Accounting Restatement” means any accounting restatement due to the material noncompliance of the Corporation with any financial reporting requirement under the securities laws, including any required accounting restatement to correct an error in previously issued financial statements that is material to the previously issued financial statements (a “Big R” restatement), or that would result in a material misstatement if the error were corrected in the current period or left uncorrected in the current period (a “little r” restatement).

 

Board” means the Board of Directors of the Corporation.

Compensation Committee” means the Leadership Development and Compensation Committee of the Board.

 

Corporation” means Autoliv, Inc.

Covered Employee” means any employee of the Corporation or any of its subsidiaries who was a participant in any equity plan maintained by the Corporation.

 

Covered Executive” means the officers identified as executive officers by the Corporation in the Corporation’s filings with the SEC pursuant to Item 401(b) of Regulation S-K and the officers required to file reports under Section 16 of the Exchange Act.

Determination Date” means the date upon which the Compensation Committee shall have determined that a particular Covered Employee engaged in Harmful Conduct.

 

Adopted: September 14, 2023


Exhibit 97.1

Discretionary Policy” has the meaning set forth in Section 4.1 hereof.

 

Discretionary Policy Effective Date” has the meaning set forth in Section 1.2 hereof.

Equity Award” means any stock option or full value award (such as restricted stock units or performance units) with respect to the common stock of the Corporation granted on or after January 1, 2018.

 

Erroneously Awarded Compensation” is the amount of Incentive-Based Compensation Received that exceeds the amount of Incentive-Based Compensation that otherwise would have been Received had it been determined based on the restated amounts, computed without regard to any taxes paid.
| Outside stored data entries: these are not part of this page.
==> src/rtl/dsr_cfg.svh <==
// Offsets, field positions, reset values and masks of the diagnostic status registers
`ifndef DSR_CFG_SVH
`define DSR_CFG_SVH

`define DSR_ADDR_W 5
`define DSR_WORD_W 22
`define DSR_WDATA_W 16
`define DSR_ADDR_ANALOG 5'h15
`define DSR_ADDR_STATUS 5'h16
`define DSR_RST_ANALOG 22'h150000
`define DSR_RST_STATUS 22'h160000

`define DSR_FAULT_BIT 21
`define DSR_ADDR_HI 20
`define DSR_ADDR_LO 16

`define DSR_BIT_CURRENT_OPEN 7
`define DSR_BIT_VOLTAGE_SHORT 6
`define DSR_BIT_DIE_TEMP 4
`define DSR_BIT_REF_OUTPUT 3
`define DSR_BIT_REF_INPUT 2
`define DSR_BIT_INT_SUPPLY 1
`define DSR_BIT_REGULATOR 0
`define DSR_NUM_FLAGS 7

`define DSR_SUMMARY_BIT 20
`define DSR_WDT_BIT 18
`define DSR_BUSY_BIT 17
`define DSR_TAG_HI 16
`define DSR_TAG_LO 12
`define DSR_DATA_HI 11
`define DSR_DATA_LO 0
`define DSR_TAG_W 5
`define DSR_DATA_W 12

// Logic flag positions: 0 serial CRC, 1 frame slip, 2 clock count, 13 reset occurred, 14 slew busy
`define DSR_RESET_OCCURRED_BIT 13
`define DSR_SUMMARY_MASK 16'hBFFF
`define DSR_QUIET_MASK 16'hBFF8
`define DSR_RST_SUMMARY 1'h1

`endif

==> src/rtl/dsr_pkg.sv <==
// Types shared by the diagnostic status register bank
`include "dsr_cfg.svh"

package dsr_pkg;

    typedef enum logic [2:0] {
        DSR_SEL_NONE   = 3'b001,
        DSR_SEL_ANALOG = 3'b010,
        DSR_SEL_STATUS = 3'b100
    } dsr_sel_t;

    typedef struct packed {
        logic [1:0] sync1;
        logic [1:0] sync2;
        logic flag;
    } dsr_cell_state_t;

    typedef struct packed {
        logic [`DSR_WORD_W-1:0] rd_data;
        logic rd_valid;
        logic ro_write;
        logic bad_access;
        logic fault_sync1;
        logic fault_sync2;
        logic summary;
        logic watchdog;
        logic busy;
        logic [`DSR_TAG_W-1:0] tag;
        logic [`DSR_DATA_W-1:0] data;
        logic any_fault;
    } dsr_state_t;

endpackage

==> src/rtl/dsr_flag_cell.sv <==
// One sticky write-one-to-clear analog fault flag with its detector synchroniser
`timescale 1ns/1ps
`include "dsr_cfg.svh"

module dsr_flag_cell
    import dsr_pkg::*;
(
    input wire logic clk,              // System clock
    input wire logic reset,            // Synchronous reset, active high
    input wire logic [1:0] cond_async, // Detector conditions, either one sets the flag
    input wire logic feature_enable,   // Diagnostic feature enabled
    input wire logic clear,            // Write of a one to this flag
    output logic flag_read             // Flag as software sees it
);

    dsr_cell_state_t state;
    dsr_cell_state_t next_state;

    always_comb begin
        next_state = state;
        next_state.sync1 = cond_async;
        next_state.sync2 = state.sync1;
        // A detector hit in the clearing cycle keeps the flag set
        if (feature_enable && (state.sync2 != 2'h0)) begin
            next_state.flag = 1'h1;
        end else if (clear) begin
            next_state.flag = 1'h0;
        end
    end

    always_ff @(posedge clk) begin
        if (reset) begin
            state <= '0;
        end else begin
            state <= next_state;
        end
    end

    // Disabled features read as zero whatever the detector says
    assign flag_read = state.flag & feature_enable;

endmodule

==> src/rtl/dsr_regs.sv <==
// Analog fault flag register and summary status register of the output converter
//
// Notes on behaviour
// - Analog fault flags are sticky; writing one clears a flag, zeros are ignored.
// - A flag whose diagnostic feature is disabled always reads as zero.
// - Bit 21 shows the fault pin in both registers; bits 20:16 echo the address in the analog register only.
// - Bit 7 sets on current output open or on too little driver headroom.
// - Bit 6 sets on a voltage output short circuit.
// - Bit 4 sets when the die is too hot.
// - Bit 3 sets when the reference output leaves its window or hits current limit.
// - Bit 2 sets when the reference input leaves its window.
// - Bit 1 sets when the internal analog supply leaves its window.
// - Bit 0 sets when the regulator leaves its window or hits current limit.
// - Status bit 20 is the OR of logic flags 15:0 without the slew-busy bit.
// - The summary bit reads one after power-up.
// - Quiet mode ORs only logic flags 15:3, still without the slew-busy bit.
// - Status bit 18 shows the watchdog; bit 17 shows the monitor converter busy.
// - Status bits 16:12 hold the channel tag of the presented result.
// - Status bits 11:0 hold the twelve-bit result of that channel.
// - Logic flags 0, 1 and 2 are CRC, frame slip and clock count errors.
// - Logic flag 13 marks a reset and is set at power-up.
`timescale 1ns/1ps
`include "dsr_cfg.svh"

module dsr_regs
    import dsr_pkg::*;
(
    input wire logic clk,                                     // System clock, 25 MHz
    input wire logic reset,                                   // Synchronous reset, active high
    // Register access from the serial decoder
    input wire logic reg_rd,                                  // Read strobe, one cycle
    input wire logic reg_wr,                                  // Write strobe, one cycle
    input wire logic [`DSR_ADDR_W-1:0] reg_addr,              // Register address
    input wire logic [`DSR_WDATA_W-1:0] reg_wdata,            // Write data field
    output logic [`DSR_WORD_W-1:0] rd_data,                   // Readback word
    output logic rd_valid,                                    // Readback word valid, one cycle
    output logic ro_write_attempt,                            // Write to the read-only status word
    output logic bad_address_access,                          // Access to an address not held here
    // Pin level
    input wire logic fault_pin,                               // Fault output pin level
    // Analog detectors, asynchronous levels
    input wire logic current_open,                            // Current output open circuit
    input wire logic current_headroom_low,                    // Current driver lacks headroom
    input wire logic voltage_short,                           // Voltage output short circuit
    input wire logic die_hot,                                 // Die temperature comparator
    input wire logic ref_output_window,                       // Reference output out of window
    input wire logic ref_output_limit,                        // Reference output current limit
    input wire logic ref_input_window,                        // Reference input out of window
    input wire logic supply_window,                           // Internal supply out of window
    input wire logic regulator_window,                        // Regulator out of window
    input wire logic regulator_limit,                         // Regulator current limit
    // Diagnostic feature enables
    input wire logic open_detect_en,                          // Open circuit detection on
    input wire logic short_detect_en,                         // Short circuit detection on
    input wire logic temp_detect_en,                          // Temperature detection on
    input wire logic ref_output_detect_en,                    // Reference output check on
    input wire logic ref_input_detect_en,                     // Reference input check on
    input wire logic supply_detect_en,                        // Internal supply check on
    input wire logic regulator_detect_en,                     // Regulator check on
    // Digital diagnostics, watchdog and monitor converter
    input wire logic [`DSR_WDATA_W-1:0] logic_fault_flags,    // Digital diagnostic flags
    input wire logic quiet_summary_enable,                    // Leave serial errors out of summary
    input wire logic watchdog_state,                          // Watchdog status
    input wire logic monitor_busy,                            // Monitor converter busy
    input wire logic monitor_result_valid,                    // New monitor result, one cycle
    input wire logic [`DSR_TAG_W-1:0] monitor_channel_tag,    // Channel of the new result
    input wire logic [`DSR_DATA_W-1:0] monitor_result,        // New result
    output logic analog_fault_any                             // Any analog flag set
);

    dsr_state_t state;
    dsr_state_t next_state;

    logic [`DSR_NUM_FLAGS-1:0] flag_read;
    logic [`DSR_NUM_FLAGS-1:0] flag_clear;
    logic [`DSR_NUM_FLAGS-1:0] flag_enable;
    logic [1:0] flag_cond [`DSR_NUM_FLAGS];
    dsr_sel_t sel;
    logic write_analog;

    // Address decode
    function automatic dsr_sel_t decode_addr(input logic [`DSR_ADDR_W-1:0] addr);
        dsr_sel_t result;
        case (addr)
            `DSR_ADDR_ANALOG: begin
                result = DSR_SEL_ANALOG;
            end
            `DSR_ADDR_STATUS: begin
                result = DSR_SEL_STATUS;
            end
            default: begin
                result = DSR_SEL_NONE;
            end
        endcase
        return result;
    endfunction

    // Fault pin and address header; the status word keeps only its fault pin bit
    function automatic logic [`DSR_WORD_W-1:0] header(input logic pin, input logic [`DSR_ADDR_W-1:0] addr);
        logic [`DSR_WORD_W-1:0] word;
        word = '0;
        word[`DSR_FAULT_BIT] = pin;
        word[`DSR_ADDR_HI:`DSR_ADDR_LO] = addr;
        return word;
    endfunction

    // Flag index to bit position; index order is regulator, supply, ref in, ref out, temp, short, open
    function automatic logic [`DSR_WDATA_W-1:0] place_flags(input logic [`DSR_NUM_FLAGS-1:0] f);
        logic [`DSR_WDATA_W-1:0] word;
        word = '0;
        word[`DSR_BIT_REGULATOR] = f[0];
        word[`DSR_BIT_INT_SUPPLY] = f[1];
        word[`DSR_BIT_REF_INPUT] = f[2];
        word[`DSR_BIT_REF_OUTPUT] = f[3];
        word[`DSR_BIT_DIE_TEMP] = f[4];
        word[`DSR_BIT_VOLTAGE_SHORT] = f[5];
        word[`DSR_BIT_CURRENT_OPEN] = f[6];
        return word;
    endfunction

    function automatic logic [`DSR_NUM_FLAGS-1:0] pick_flags(input logic [`DSR_WDATA_W-1:0] w);
        logic [`DSR_NUM_FLAGS-1:0] f;
        f[0] = w[`DSR_BIT_REGULATOR];
        f[1] = w[`DSR_BIT_INT_SUPPLY];
        f[2] = w[`DSR_BIT_REF_INPUT];
        f[3] = w[`DSR_BIT_REF_OUTPUT];
        f[4] = w[`DSR_BIT_DIE_TEMP];
        f[5] = w[`DSR_BIT_VOLTAGE_SHORT];
        f[6] = w[`DSR_BIT_CURRENT_OPEN];
        return f;
    endfunction

    // Summary of the digital flags; slew busy never counts, quiet mode drops serial errors
    function automatic logic summary_or(input logic [`DSR_WDATA_W-1:0] flags, input logic quiet);
        logic [`DSR_WDATA_W-1:0] mask;
        mask = quiet ? `DSR_QUIET_MASK : `DSR_SUMMARY_MASK;
        return |(flags & mask);
    endfunction

    assign sel = decode_addr(reg_addr);
    assign write_analog = reg_wr && (sel == DSR_SEL_ANALOG);
    // Only defined flag positions clear; reserved bits of the write are dropped
    assign flag_clear = write_analog ? pick_flags(reg_wdata) : '0;

    // Detector conditions, two per flag, the second tied low where one source exists
    assign flag_cond[0] = {regulator_limit, regulator_window};
    assign flag_cond[1] = {1'h0, supply_window};
    assign flag_cond[2] = {1'h0, ref_input_window};
    assign flag_cond[3] = {ref_output_limit, ref_output_window};
    assign flag_cond[4] = {1'h0, die_hot};
    assign flag_cond[5] = {1'h0, voltage_short};
    assign flag_cond[6] = {current_headroom_low, current_open};

    assign flag_enable = {open_detect_en, short_detect_en, temp_detect_en, ref_output_detect_en,
                          ref_input_detect_en, supply_detect_en, regulator_detect_en};

    for (genvar k = 0; k < `DSR_NUM_FLAGS; k++) begin : g_flag
        dsr_flag_cell u_cell (
            .clk(clk),
            .reset(reset),
            .cond_async(flag_cond[k]),
            .feature_enable(flag_enable[k]),
            .clear(flag_clear[k]),
            .flag_read(flag_read[k])
        );
    end

    always_comb begin
        next_state = state;
        next_state.rd_valid = 1'h0;
        next_state.ro_write = 1'h0;
        next_state.bad_access = 1'h0;

        // Fault pin crosses into the clock domain through two stages
        next_state.fault_sync1 = fault_pin;
        next_state.fault_sync2 = state.fault_sync1;

        next_state.summary = summary_or(logic_fault_flags, quiet_summary_enable);
        next_state.watchdog = watchdog_state;
        next_state.busy = monitor_busy;
        next_state.any_fault = |flag_read;

        // Tag and result are taken together so a read never mixes two conversions
        if (monitor_result_valid) begin
            next_state.tag = monitor_channel_tag;
            next_state.data = monitor_result;
        end

        if (reg_rd) begin
            next_state.rd_valid = 1'h1;
            case (sel)
                DSR_SEL_ANALOG: begin
                    next_state.rd_data = header(state.fault_sync2, `DSR_ADDR_ANALOG) |
                                         {6'h00, place_flags(flag_read)};
                end
                DSR_SEL_STATUS: begin
                    next_state.rd_data = header(state.fault_sync2, `DSR_ADDR_STATUS);
                    next_state.rd_data[`DSR_ADDR_HI:`DSR_ADDR_LO] = '0;
                    next_state.rd_data[`DSR_SUMMARY_BIT] = state.summary;
                    next_state.rd_data[`DSR_WDT_BIT] = state.watchdog;
                    next_state.rd_data[`DSR_BUSY_BIT] = state.busy;
                    next_state.rd_data[`DSR_TAG_HI:`DSR_TAG_LO] = state.tag;
                    next_state.rd_data[`DSR_DATA_HI:`DSR_DATA_LO] = state.data;
                end
                default: begin
                    next_state.rd_data = '0;
                    next_state.bad_access = 1'h1;
                end
            endcase
        end

        if (reg_wr) begin
            case (sel)
                DSR_SEL_ANALOG: begin
                    next_state.ro_write = 1'h0;
                end
                DSR_SEL_STATUS: begin
                    next_state.ro_write = 1'h1;
                end
                default: begin
                    next_state.bad_access = 1'h1;
                end
            endcase
        end
    end

    always_ff @(posedge clk) begin
        if (reset) begin
            state <= '0;
            state.rd_data <= `DSR_RST_STATUS;
            // The reset-occurred logic flag is set at power-up, so the summary starts high
            state.summary <= `DSR_RST_SUMMARY;
        end else begin
            state <= next_state;
        end
    end

    assign rd_data = state.rd_data;
    assign rd_valid = state.rd_valid;
    assign ro_write_attempt = state.ro_write;
    assign bad_address_access = state.bad_access;
    assign analog_fault_any = state.any_fault;

endmodule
For Incentive-Based Compensation based on stock price or total stockholder return (TSR), where the amount of Erroneously Awarded Compensation is not subject to mathematical recalculation directly from the information in an Accounting Restatement: (i) the amount shall be based on a reasonable estimate of the effect of the Accounting Restatement on the stock price or TSR upon which the Incentive-Based Compensation was Received; and (ii) the Corporation shall maintain documentation of the determination of that reasonable estimate and provide such documentation to the NYSE.

 

Financial Reporting Measure” is any measure that is determined and presented in accordance with the accounting principles used in preparing the Corporation’s financial statements, and any measure that is derived wholly or in part from such measure. Stock price and TSR (and any measures that are derived wholly or in part from stock price or TSR) are also Financial Reporting Measures. A Financial Reporting Measure need not be presented within the Corporation’s financial statements or included in a filing with the SEC.

Harmful Conduct” means (i) any conduct that would constitute “cause” as defined in Equity Award grant agreements; (ii) any violation of the Corporation’s standards of business conduct and ethics, insider trading policy or other published policies; (iii) egregious misconduct including, but not limited to, fraud, criminal activities, falsification of Corporation records, theft, violent acts or threats of violence, or (iv) a violation of law, unethical conduct or inappropriate behavior that causes substantial reputational harm to the Corporation, creates a significant risk that the Corporation will be liable for damages, equitable relief, or other forms of legal liability, or, if it were publicly known, would have a significant likelihood of causing adverse publicity; (v) the commission of act or omission that causes an Covered Employee or the Corporation to be in violation of federal or state securities laws, rules or regulations; or (vi) any misconduct, negligence or dereliction of duty by an Covered Employee that caused or contributed to the need for the restatement or material adjustment of any financial performance measure upon which the payment or his or her Non-Equity Incentive Compensation and/or vesting of his or her Equity Awards are or were based.

 

Incentive-Based Compensation” means any compensation that is granted, earned, or vested based wholly or in part upon the attainment of a Financial Reporting Measure. See

Adopted: September 14, 2023


Exhibit 97.1

Appendix A to this Policy for a list of examples of Incentive-Based Compensation.

 

Mandatory Policy” has the meaning set forth in Section 3.1 hereof.

 

Mandatory Policy Effective Date” means October 1, 2023.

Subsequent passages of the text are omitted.